WASHINGTON – More cancer patients are getting the genes in their tumors mapped to help guide their treatment. New research suggests that isn't always accurate enough, and a second test could help ferret out the culprit genes.
Cancer involves two sets of genetic code - your own and your tumor's. A study published Wednesday found that mapping only the tumor's genome could provide misleading results and lead to treatment that's less likely to work.
Comparing the two genomic sequences ensures that a mutation found in a tumor really helped fuel that cancer and isn't a harmless mutation sitting in the person's normal cells, too, explained lead researcher Dr. Victor Velculescu of Johns Hopkins University.
That's important as scientists increasingly design drugs to target specific tumor mutations.

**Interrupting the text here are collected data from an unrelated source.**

<file path="config.mk">
export PLATFORM = sky130hd
export DESIGN_NAME = graph_degree_statistics_core
export DESIGN_NICKNAME = d
export VERILOG_FILES = /design/src/gds_pkg.sv /design/src/graph_degree_statistics_core.sv /design/src/gds_ram.sv /design/src/gds_front.sv /design/src/gds_back.sv
export SDC_FILE = /design/constraint.sdc
export NUM_CORES = 2
export LEC_CHECK = 0
export ABC_AREA = 1
export BUFFER_PORTS_ARGS = -buffer_cell sky130_fd_sc_hd__buf_4
export CAP_MARGIN = 20
export CORE_MARGIN = 4
export CORE_UTILIZATION = 40
export CTS_BUF_LIST = sky130_fd_sc_hd__clkbuf_8
export CTS_CLUSTER_DIAMETER = 30
export DETAILED_ROUTE_END_ITERATION = 8
export PLACE_DENSITY = 0.57
export SETUP_SLACK_MARGIN = 0.5
export SYNTH_ARGS = -nofsm -noshare
export SYNTH_HDL_FRONTEND = slang
export SYNTH_SLANG_ARGS = --single-unit
</file>
<file path="constraint.sdc">
create_clock -name i_clk -period 15.55 [get_ports i_clk]
set_input_delay 3.11 -clock i_clk [delete_from_list [all_inputs] [get_ports i_clk]]
set_output_delay 3.11 -clock i_clk [all_outputs]
set_load 0.01 [all_outputs]
</file>
<file path="src/gds_pkg.sv">
// ----------------------------------------------------------------------------
// gds_pkg - shared types and constants for the graph degree statistics core
// Sizes of the degree stores, request and result records, back-end states.
// ----------------------------------------------------------------------------
package gds_pkg;

    localparam int MAX_VERTICES = 64;
    localparam int DEGREE_BITS  = 16;
    localparam int ADDR_W       = (MAX_VERTICES > 1) ? $clog2(MAX_VERTICES) : 1;
    localparam int VTX_W        = 7;
    localparam int OUT_DEG_W    = 16;
    localparam int SINK_W       = (DEGREE_BITS > VTX_W) ? DEGREE_BITS : VTX_W;

    localparam int IN_TDATA_W   = 16;
    localparam int OUT_FIELDS_W = 77;
    localparam int OUT_TDATA_W  = 80;

    localparam int Q_DEPTH      = 2;
    localparam int Q_PTR_W      = (Q_DEPTH > 1) ? $clog2(Q_DEPTH) : 1;
    localparam int Q_CNT_W      = $clog2(Q_DEPTH + 1);

    localparam logic [VTX_W-1:0]       VC_RESET = VTX_W'(64);
    localparam logic [VTX_W-1:0]       VTX_MAX  = VTX_W'(MAX_VERTICES);
    localparam logic [DEGREE_BITS-1:0] DEG_MAX  = {DEGREE_BITS{1'b1}};

    localparam logic CMD_ADD_EDGE = 1'b0;
    localparam logic CMD_REPORT   = 1'b1;

    typedef enum logic [1:0] {
        REQ_EDGE_OK  = 2'd0,
        REQ_EDGE_REJ = 2'd1,
        REQ_REPORT   = 2'd2
    } t_req_kind;

    typedef struct packed {
        t_req_kind         kind;
        logic [ADDR_W-1:0] src_addr;
        logic [ADDR_W-1:0] dst_addr;
        logic              loop_edge;
    } t_req;

    typedef struct packed {
        logic                 accepted;
        logic [VTX_W-1:0]     vertex;
        logic [OUT_DEG_W-1:0] out_degree;
        logic [OUT_DEG_W-1:0] in_degree;
        logic [OUT_DEG_W-1:0] max_out_degree;
        logic [OUT_DEG_W-1:0] max_in_degree;
        logic                 is_max_out;
        logic                 is_max_in;
        logic                 has_self_loop;
        logic                 is_universal_sink;
        logic                 graph_has_sink;
        logic                 last;
    } t_result;

    typedef enum logic [2:0] {
        ST_IDLE    = 3'b001,
        ST_EDGE_WR = 3'b010,
        ST_REP_OUT = 3'b100
    } t_state;

endpackage

</file>
<file path="src/graph_degree_statistics_core.sv">
// ----------------------------------------------------------------------------
// graph_degree_statistics_core - directed graph in/out degree counter
// Counts vertex degrees over a stream of edges and reports them per vertex.
// ----------------------------------------------------------------------------
//  channel   direction  payload
//  s_axis    in         tuser: command; tdata: source_vertex, dest_vertex
//  m_axis    out        tdata: result fields; tlast: last
//  cfg       in         i_cfg_wdata: vertex_count, written when i_cfg_we
//
//  An edge passes through the back end as a degree RAM read, then a write.
//  A report walks the clamped vertex count: one RAM read per
//  vertex, pipelined against the output register, then the stores clear at
//  once via valid bits.
//  A two-entry request queue lets intake run ahead of the back end.
//  Reset is synchronous, active low; a stalled m_axis holds the back end.
// ----------------------------------------------------------------------------
module graph_degree_statistics_core (
    input  logic                              i_clk,
    input  logic                              i_rst_n,
    input  logic                              i_cfg_we,
    input  logic [gds_pkg::VTX_W-1:0]         i_cfg_wdata,   // vertex_count
    input  logic                              s_axis_tvalid,
    output logic                              s_axis_tready,
    // [6:0] source_vertex, [13:7] dest_vertex, [15:14] zero
    input  logic [gds_pkg::IN_TDATA_W-1:0]    s_axis_tdata,
    input  logic                              s_axis_tuser,  // command
    output logic                              m_axis_tvalid,
    input  logic                              m_axis_tready,
    // [0] accepted, [7:1] vertex, [23:8] out_degree, [39:24] in_degree,
    // [55:40] max_out_degree, [71:56] max_in_degree, [72] is_max_out,
    // [73] is_max_in, [74] has_self_loop, [75] is_universal_sink,
    // [76] graph_has_sink, [79:77] zero
    output logic [gds_pkg::OUT_TDATA_W-1:0]   m_axis_tdata,
    output logic                              m_axis_tlast
);

    logic [gds_pkg::VTX_W-1:0] r_vertex_count;
    logic [gds_pkg::VTX_W-1:0] w_n;
    logic                      w_req_valid;
    gds_pkg::t_req             w_req;
    logic                      w_req_pop;
    gds_pkg::t_result          w_res;

    always_ff @(posedge i_clk) begin
        if (!i_rst_n) begin
            r_vertex_count <= gds_pkg::VC_RESET;
        end else if (i_cfg_we) begin
            r_vertex_count <= i_cfg_wdata;
        end
    end

    // clamp the vertex count to the store depth
    assign w_n = (r_vertex_count > gds_pkg::VTX_MAX) ? gds_pkg::VTX_MAX : r_vertex_count;

    gds_front u_front (
        .i_clk       (i_clk),
        .i_rst_n     (i_rst_n),
        .i_n         (w_n),
        .i_valid     (s_axis_tvalid),
        .o_ready     (s_axis_tready),
        .i_command   (s_axis_tuser),
        .i_src       (s_axis_tdata[6:0]),
        .i_dst       (s_axis_tdata[13:7]),
        .o_req_valid (w_req_valid),
        .o_req       (w_req),
        .i_req_pop   (w_req_pop)
    );

    gds_back u_back (
        .i_clk       (i_clk),
        .i_rst_n     (i_rst_n),
        .i_n         (w_n),
        .i_req_valid (w_req_valid),
        .i_req       (w_req),
        .o_req_pop   (w_req_pop),
        .o_res_valid (m_axis_tvalid),
        .o_res       (w_res),
        .i_res_ready (m_axis_tready)
    );

    assign m_axis_tdata = {
        (gds_pkg::OUT_TDATA_W - gds_pkg::OUT_FIELDS_W)'(0),
        w_res.graph_has_sink,
        w_res.is_universal_sink,
        w_res.has_self_loop,
        w_res.is_max_in,
        w_res.is_max_out,
        w_res.max_in_degree,
        w_res.max_out_degree,
        w_res.in_degree,
        w_res.out_degree,
        w_res.vertex,
        w_res.accepted
    };
    assign m_axis_tlast = w_res.last;

endmodule

</file>
<file path="src/gds_ram.sv">
// ----------------------------------------------------------------------------
// gds_ram - generic simple dual-port RAM
// One write port, one read port with registered read data and read enable.
// ----------------------------------------------------------------------------
module gds_ram #(
    parameter int WIDTH = 16,
    parameter int DEPTH = 64,
    localparam int AW   = (DEPTH > 1) ? $clog2(DEPTH) : 1
) (
    input  logic             i_clk,
    input  logic             i_we,
    input  logic [AW-1:0]    i_waddr,
    input  logic [WIDTH-1:0] i_wdata,
    input  logic             i_re,
    input  logic [AW-1:0]    i_raddr,
    output logic [WIDTH-1:0] o_rdata
);

    logic [WIDTH-1:0] r_mem [DEPTH];
    logic [WIDTH-1:0] r_rdata;

    always_ff @(posedge i_clk) begin
        if (i_we) begin
            r_mem[i_waddr] <= i_wdata;
        end
        if (i_re) begin
            r_rdata <= r_mem[i_raddr];
        end
    end

    assign o_rdata = r_rdata;

endmodule

</file>
<file path="src/gds_front.sv">
// ----------------------------------------------------------------------------
// gds_front - request intake and classification
// Range-checks edges against the vertex count and queues classified requests.
// ----------------------------------------------------------------------------
module gds_front (
    input  logic                       i_clk,
    input  logic                       i_rst_n,
    input  logic [gds_pkg::VTX_W-1:0]  i_n,
    input  logic                       i_valid,
    output logic                       o_ready,
    input  logic                       i_command,
    input  logic [gds_pkg::VTX_W-1:0]  i_src,
    input  logic [gds_pkg::VTX_W-1:0]  i_dst,
    output logic                       o_req_valid,
    output gds_pkg::t_req              o_req,
    input  logic                       i_req_pop
);

    gds_pkg::t_req                       r_queue [gds_pkg::Q_DEPTH];
    logic [gds_pkg::Q_PTR_W-1:0]         r_wr_ptr;
    logic [gds_pkg::Q_PTR_W-1:0]         r_rd_ptr;
    logic [gds_pkg::Q_CNT_W-1:0]         r_count;
    gds_pkg::t_req                       w_req;
    logic                                w_in_range;
    logic                                w_push;
    logic                                w_pop;

    always_comb begin
        w_in_range = (i_src != '0) && (i_dst != '0) && (i_src <= i_n) && (i_dst <= i_n);
        w_req.src_addr  = gds_pkg::ADDR_W'(i_src - gds_pkg::VTX_W'(1));
        w_req.dst_addr  = gds_pkg::ADDR_W'(i_dst - gds_pkg::VTX_W'(1));
        w_req.loop_edge = (i_src == i_dst);
        if (i_command == gds_pkg::CMD_REPORT) begin
            w_req.kind = gds_pkg::REQ_REPORT;
        end else if (w_in_range) begin
            w_req.kind = gds_pkg::REQ_EDGE_OK;
        end else begin
            w_req.kind = gds_pkg::REQ_EDGE_REJ;
        end
    end

    assign o_ready     = (r_count != gds_pkg::Q_CNT_W'(gds_pkg::Q_DEPTH));
    assign o_req_valid = (r_count != '0);
    assign o_req       = r_queue[r_rd_ptr];
    assign w_push      = i_valid && o_ready;
    assign w_pop       = i_req_pop && o_req_valid;

    always_ff @(posedge i_clk) begin
        if (w_push) begin
            r_queue[r_wr_ptr] <= w_req;
        end
    end

    always_ff @(posedge i_clk) begin
        if (!i_rst_n) begin
            r_wr_ptr <= '0;
            r_rd_ptr <= '0;
            r_count  <= '0;
        end else begin
            if (w_push) begin
                r_wr_ptr <= (r_wr_ptr == gds_pkg::Q_PTR_W'(gds_pkg::Q_DEPTH - 1)) ?
                            '0 : r_wr_ptr + 1'b1;
            end
            if (w_pop) begin
                r_rd_ptr <= (r_rd_ptr == gds_pkg::Q_PTR_W'(gds_pkg::Q_DEPTH - 1)) ?
                            '0 : r_rd_ptr + 1'b1;
            end
            if (w_push && !w_pop) begin
                r_count <= r_count + 1'b1;
            end else if (w_pop && !w_push) begin
                r_count <= r_count - 1'b1;
            end
        end
    end

endmodule

</file>
<file path="src/gds_back.sv">
// ----------------------------------------------------------------------------
// gds_back - degree store update and report walk
// Read-modify-write of the degree RAMs per edge, vertex walk per report,
// running maxima and flags, and the output result register.
// ----------------------------------------------------------------------------
module gds_back (
    input  logic                       i_clk,
    input  logic                       i_rst_n,
    input  logic [gds_pkg::VTX_W-1:0]  i_n,
    input  logic                       i_req_valid,
    input  gds_pkg::t_req              i_req,
    output logic                       o_req_pop,
    output logic                       o_res_valid,
    output gds_pkg::t_result           o_res,
    input  logic                       i_res_ready
);

    localparam int AW = gds_pkg::ADDR_W;
    localparam int DW = gds_pkg::DEGREE_BITS;
    localparam int NV = gds_pkg::MAX_VERTICES;

    gds_pkg::t_state        r_state, n_state;
    gds_pkg::t_req          r_req, n_req;
    logic [AW-1:0]          r_k, n_k;
    logic [NV-1:0]          r_vld_o, n_vld_o;
    logic [NV-1:0]          r_vld_i, n_vld_i;
    logic                   r_rd_vld_o, n_rd_vld_o;
    logic                   r_rd_vld_i, n_rd_vld_i;
    logic [DW-1:0]          r_max_out, n_max_out;
    logic [DW-1:0]          r_max_in, n_max_in;
    logic                   r_self, n_self;
    logic                   r_any_sink, n_any_sink;
    logic                   r_o_valid, n_o_valid;
    gds_pkg::t_result       r_o_res, n_o_res;

    logic                   w_re;
    logic [AW-1:0]          w_raddr_o, w_raddr_i;
    logic                   w_we;
    logic [DW-1:0]          w_rd_o, w_rd_i;
    logic [DW-1:0]          w_od, w_id, w_od_inc, w_id_inc;
    logic [DW-1:0]          w_max_out_e, w_max_in_e;
    logic                   w_edge_ok;
    logic                   w_slot_free;
    logic [gds_pkg::VTX_W-1:0] w_vertex;
    logic                   w_rep_last;
    logic                   w_sink;

    gds_ram #(.WIDTH(DW), .DEPTH(NV)) u_out_ram (
        .i_clk   (i_clk),
        .i_we    (w_we),
        .i_waddr (r_req.src_addr),
        .i_wdata (w_od_inc),
        .i_re    (w_re),
        .i_raddr (w_raddr_o),
        .o_rdata (w_rd_o)
    );

    gds_ram #(.WIDTH(DW), .DEPTH(NV)) u_in_ram (
        .i_clk   (i_clk),
        .i_we    (w_we),
        .i_waddr (r_req.dst_addr),
        .i_wdata (w_id_inc),
        .i_re    (w_re),
        .i_raddr (w_raddr_i),
        .o_rdata (w_rd_i)
    );

    // an entry never written since the last clear reads as zero
    assign w_od        = r_rd_vld_o ? w_rd_o : '0;
    assign w_id        = r_rd_vld_i ? w_rd_i : '0;
    assign w_od_inc    = (w_od == gds_pkg::DEG_MAX) ? w_od : w_od + 1'b1;
    assign w_id_inc    = (w_id == gds_pkg::DEG_MAX) ? w_id : w_id + 1'b1;
    assign w_edge_ok   = (r_req.kind == gds_pkg::REQ_EDGE_OK);
    assign w_max_out_e = (w_edge_ok && (w_od_inc > r_max_out)) ? w_od_inc : r_max_out;
    assign w_max_in_e  = (w_edge_ok && (w_id_inc > r_max_in)) ? w_id_inc : r_max_in;
    assign w_slot_free = !r_o_valid || i_res_ready;
    assign w_vertex    = gds_pkg::VTX_W'(r_k) + gds_pkg::VTX_W'(1);
    assign w_rep_last  = (w_vertex == i_n);
    assign w_sink      = (w_od == '0) &&
                         (gds_pkg::SINK_W'(w_id) ==
                          gds_pkg::SINK_W'(i_n - gds_pkg::VTX_W'(1)));

    always_comb begin
        n_state    = r_state;
        n_req      = r_req;
        n_k        = r_k;
        n_vld_o    = r_vld_o;
        n_vld_i    = r_vld_i;
        n_rd_vld_o = r_rd_vld_o;
        n_rd_vld_i = r_rd_vld_i;
        n_max_out  = r_max_out;
        n_max_in   = r_max_in;
        n_self     = r_self;
        n_any_sink = r_any_sink;
        n_o_valid  = r_o_valid && !i_res_ready;
        n_o_res    = r_o_res;
        o_req_pop  = 1'b0;
        w_re       = 1'b0;
        w_we       = 1'b0;
        w_raddr_o  = '0;
        w_raddr_i  = '0;

        case (r_state)
            gds_pkg::ST_IDLE: begin
                if (i_req_valid) begin
                    o_req_pop = 1'b1;
                    n_req     = i_req;
                    case (i_req.kind)
                        gds_pkg::REQ_REPORT: begin
                            if (i_n == '0) begin
                                // nothing to walk: just clear
                                n_vld_o   = '0;
                                n_vld_i   = '0;
                                n_max_out = '0;
                                n_max_in  = '0;
                                n_self    = 1'b0;
                            end else begin
                                w_re       = 1'b1;
                                n_k        = '0;
                                n_any_sink = 1'b0;
                                n_state    = gds_pkg::ST_REP_OUT;
                            end
                        end
                        default: begin
                            w_re      = 1'b1;
                            w_raddr_o = i_req.src_addr;
                            w_raddr_i = i_req.dst_addr;
                            n_state   = gds_pkg::ST_EDGE_WR;
                        end
                    endcase
                end
            end
            gds_pkg::ST_EDGE_WR: begin
                if (w_slot_free) begin
                    n_o_valid                = 1'b1;
                    n_o_res                  = '0;
                    n_o_res.accepted         = w_edge_ok;
                    n_o_res.max_out_degree   = gds_pkg::OUT_DEG_W'(w_max_out_e);
                    n_o_res.max_in_degree    = gds_pkg::OUT_DEG_W'(w_max_in_e);
                    n_o_res.has_self_loop    = r_self || (w_edge_ok && r_req.loop_edge);
                    n_o_res.last             = 1'b1;
                    if (w_edge_ok) begin
                        w_we                    = 1'b1;
                        n_vld_o[r_req.src_addr] = 1'b1;
                        n_vld_i[r_req.dst_addr] = 1'b1;
                        n_max_out               = w_max_out_e;
                        n_max_in                = w_max_in_e;
                        n_self                  = r_self || r_req.loop_edge;
                    end
                    n_state = gds_pkg::ST_IDLE;
                end
            end
            gds_pkg::ST_REP_OUT: begin
                if (w_slot_free) begin
                    n_o_valid                  = 1'b1;
                    n_o_res.accepted           = 1'b1;
                    n_o_res.vertex             = w_vertex;
                    n_o_res.out_degree         = gds_pkg::OUT_DEG_W'(w_od);
                    n_o_res.in_degree          = gds_pkg::OUT_DEG_W'(w_id);
                    n_o_res.max_out_degree     = gds_pkg::OUT_DEG_W'(r_max_out);
                    n_o_res.max_in_degree      = gds_pkg::OUT_DEG_W'(r_max_in);
                    n_o_res.is_max_out         = (w_od == r_max_out);
                    n_o_res.is_max_in          = (w_id == r_max_in);
                    n_o_res.has_self_loop      = r_self;
                    n_o_res.is_universal_sink  = w_sink;
                    n_o_res.graph_has_sink     = r_any_sink || w_sink;
                    n_o_res.last               = w_rep_last;
                    n_any_sink                 = r_any_sink || w_sink;
                    if (w_rep_last) begin
                        n_vld_o   = '0;
                        n_vld_i   = '0;
                        n_max_out = '0;
                        n_max_in  = '0;
                        n_self    = 1'b0;
                        n_state   = gds_pkg::ST_IDLE;
                    end else begin
                        // fetch the next vertex while this one leaves
                        n_k       = r_k + 1'b1;
                        w_re      = 1'b1;
                        w_raddr_o = r_k + 1'b1;
                        w_raddr_i = r_k + 1'b1;
                    end
                end
            end
            default: begin
                n_state = gds_pkg::ST_IDLE;
            end
        endcase

        if (w_re) begin
            n_rd_vld_o = r_vld_o[w_raddr_o];
            n_rd_vld_i = r_vld_i[w_raddr_i];
        end
    end

    always_ff @(posedge i_clk) begin
        if (!i_rst_n) begin
            r_state    <= gds_pkg::ST_IDLE;
            r_vld_o    <= '0;
            r_vld_i    <= '0;
            r_max_out  <= '0;
            r_max_in   <= '0;
            r_self     <= 1'b0;
            r_any_sink <= 1'b0;
            r_o_valid  <= 1'b0;
        end else begin
            r_state    <= n_state;
            r_vld_o    <= n_vld_o;
            r_vld_i    <= n_vld_i;
            r_max_out  <= n_max_out;
            r_max_in   <= n_max_in;
            r_self     <= n_self;
            r_any_sink <= n_any_sink;
            r_o_valid  <= n_o_valid;
        end
    end

    always_ff @(posedge i_clk) begin
        r_req      <= n_req;
        r_k        <= n_k;
        r_rd_vld_o <= n_rd_vld_o;
        r_rd_vld_i <= n_rd_vld_i;
        r_o_res    <= n_o_res;
    end

    assign o_res_valid = r_o_valid;
    assign o_res       = r_o_res;

endmodule
</file>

"We cannot have precision medicine without precision genomics. We can't expect physicians to provide the right therapy to the right patients if we can't obtain accurate results in our diagnostic tests," Velculescu said.
Tumor genetic tests often are simple, looking just for single gene mutations or "hot spots" that match one of the first targeted therapies to hit the market. That's not the worry here. Velculescu's concern is broader genomic sequencing, or mapping, of potentially hundreds of suspicious gene variations.
This next-step testing isn't common yet, but it is expected to increase rapidly in the next few years. Some clinics sequence both the tumor and the normal tissue, while others sequence only the tumor.
To see if tumor-testing alone is enough, Velculescu's team analyzed records from 815 patients with 15 different types of cancer who had had both types of sequencing.
Nearly two-thirds of mutations found in the tumor-only testing turned out to be false-positives - present in patients' normal tissue, too, when both genetic maps were compared, the team reported in the journal Science Translational Medicine. Then the researchers tried a more targeted approach, looking just for certain cancer-linked genes, and still one-third of abnormalities were false-positives.
The two-part sequencing takes more effort - remembering to get a patient sample of healthy tissue - and costs more, said Velculescu, who co-founded a testing company, Personal Genome Diagnostics.
The study points out a key consideration as this genetic testing is poised to increase, said Dr. Matthew Ellis, a breast cancer genomics expert at Baylor College of Medicine.
"If you want to work out how the cancer recoded its genome to become a cancer, you have to be able to compare the cancer genome with the genome you inherited from your mom and your dad," said Ellis, who was not involved with the new study.
But a large gene testing company, Foundation Medicine, said most of the false-positives in the study were mutations of unknown significance that wouldn't play a role in doctors' treatment decisions anyway. Chief scientific officer Phil Stephens said his company can separate out the mutations driving a tumor without the extra testing step.
However the testing question turns out, Baylor's Ellis said the wide variety of genetic abnormalities the Hopkins team uncovered also highlights the need for more research to match medications with these variants so that more people can benefit.
The National Cancer Institute is beginning a major study to do that, part of a government push for precision medicine.